# [EXERCISE DETAILS]
Every line from the line containing "4_1_cts | 22.87 | 38320" through the final line of the data is to be printed exactly; no other line is to appear.

Data records:
/---

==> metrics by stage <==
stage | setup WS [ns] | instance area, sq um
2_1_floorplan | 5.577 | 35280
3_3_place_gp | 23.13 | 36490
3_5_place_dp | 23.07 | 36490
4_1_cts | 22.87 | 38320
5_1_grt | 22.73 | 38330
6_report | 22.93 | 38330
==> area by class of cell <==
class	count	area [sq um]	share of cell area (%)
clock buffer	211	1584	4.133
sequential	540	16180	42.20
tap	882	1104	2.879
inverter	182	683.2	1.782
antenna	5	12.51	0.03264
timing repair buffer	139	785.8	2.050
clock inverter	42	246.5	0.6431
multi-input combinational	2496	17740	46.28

\---

# [RESPONSE AREA]
4_1_cts | 22.87 | 38320
5_1_grt | 22.73 | 38330
6_report | 22.93 | 38330
==> area by class of cell <==
class	count	area [sq um]	share of cell area (%)
clock buffer	211	1584	4.133
sequential	540	16180	42.20
tap	882	1104	2.879
inverter	182	683.2	1.782
antenna	5	12.51	0.03264
timing repair buffer	139	785.8	2.050
clock inverter	42	246.5	0.6431
multi-input combinational	2496	17740	46.28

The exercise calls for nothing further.